There is yet a third possible explanation for our results. Even though several groups have shown that EGFR activation can protect diverse cell types from anoikis (7,8), we have not formally shown that EGFR function is necessary for the survival of the Ras-transformed cells in suspension. Our previous work had only demonstrated that Ras-transformed IEC-18 cells are dependent on TGFα overexpression/secretion to grow colonies in soft agar (i.e. anchorage-independent conditions) (3). Soft agar colony formation assays do not directly test the ability of cells to survive in suspension but rather their ability to proliferate in such conditions. Therefore, despite the abundant evidence supporting the role of the EGFR protecting diverse cell types against anoikis, we cannot rule out the following alternative scenario: even though SRC expression and activity levels were undetectable in our experiments with the Ras-transformed cells, these cells do have some SRC activity, and the fact that PP1 had no effect on the survival of the Ras-transformed cells is because EGFR in these cells is necessary for anchorage-independent growth but not for their survival. In other words, had we measured cell proliferation instead of survival in the suspended Ras-transformed cells, we may have found an inhibiting effect from the treatment with PP1.

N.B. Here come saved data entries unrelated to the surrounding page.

File: src/rtl/bat_pkg.sv
package bat_pkg;

   localparam int unsigned WORD_W = 32;

   typedef enum logic [1:0] {
      KIND_LOAD  = 2'b00,
      KIND_STORE = 2'b01,
      KIND_FETCH = 2'b10,
      KIND_FETCH2 = 2'b11
   } bat_kind_e;

   typedef struct packed {
      logic x;
      logic w;
      logic r;
   } bat_perm_t;

   typedef struct packed {
      logic              sel;
      bat_perm_t         perm;
      logic [WORD_W-1:0] pa;
   } bat_res_t;

   // standard encoding: 0 none, 2 full, 1/3 read+exec
   function automatic bat_perm_t perm_std(input logic [1:0] pp);
      bat_perm_t p;
      p.r = (pp != 2'd0);
      p.x = (pp != 2'd0);
      p.w = (pp == 2'd2);
      return p;
   endfunction

   // alternate encoding: key selects the rights table
   function automatic bat_perm_t perm_alt(input logic key, input logic [1:0] pp);
      bat_perm_t p;
      if (!key) begin
         p.r = 1'b1;
         p.x = 1'b1;
         p.w = (pp != 2'd3);
      end else begin
         p.r = (pp != 2'd0);
         p.x = (pp != 2'd0);
         p.w = (pp == 2'd2);
      end
      return p;
   endfunction

endpackage

File: src/rtl/bat_regfile.sv
module bat_regfile #(
   parameter int unsigned NUM_ENTRIES = 4,
   parameter int unsigned IDX_W       = 2
) (
   input  logic                               clk,
   input  logic                               rst_n,
   input  logic                               wr_en,
   input  logic                               wr_side,
   input  logic [IDX_W-1:0]                   wr_idx,
   input  logic                               wr_hi,
   input  logic [31:0]                        wr_data,
   input  logic                               rd_side,
   output logic [NUM_ENTRIES-1:0][31:0]       rd_up,
   output logic [NUM_ENTRIES-1:0][31:0]       rd_lo
);

   logic [1:0][NUM_ENTRIES-1:0][31:0] up_q;
   logic [1:0][NUM_ENTRIES-1:0][31:0] lo_q;

   always_ff @(posedge clk or negedge rst_n) begin
      if (!rst_n) begin
         up_q <= '0;
         lo_q <= '0;
      end else if (wr_en) begin
         for (int e = 0; e < int'(NUM_ENTRIES); e++) begin
            if (wr_idx == IDX_W'(e)) begin
               if (wr_hi) up_q[wr_side][e] <= wr_data;
               else       lo_q[wr_side][e] <= wr_data;
            end
         end
      end
   end

   assign rd_up = up_q[rd_side];
   assign rd_lo = lo_q[rd_side];

endmodule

In sum, these results suggest that transformation of IECs by Ras can either overcome the need for SRC activity in relaying the survival signals emanating from the activation of the EGFR or the need for such EGFR signals altogether. In either case, the main implication from these observations is that treatment of colorectal cancers that present activation of Ras with drugs targeting c-SRC activity may be futile as a pro-anoikic therapy. Whether or not the treatment of such tumors with drugs targeting the EGFR would induce anoikis and the regression of the disease, as discussed above, will depend on whether Ras transformation is only overcoming the need for c-SRC in EGFR signaling or if it is overcoming the need for EGFR signaling to prevent anoikis as a whole. Of course, further experimentation is needed to distinguish between these two possibilities.

Materials and Methods

Cell culture. As a model for normal IECs we used the IEC-18 cell line derived from rat small intestine. For models of Ras and Src activation, IEC-18 cells were stably transfected with activated HRas (V12N) and v-Src. Three independent clones were established from each transformation. Cells were grown in αMEM (5% FCS, 10μg/mL insulin, 0.36% m/v glucose, 1X GPS). For suspension cultures, regular tissue culture dishes were coated with an approximately 2mm thick layer of 1% sea plaque agarose in αMEM (1X GPS).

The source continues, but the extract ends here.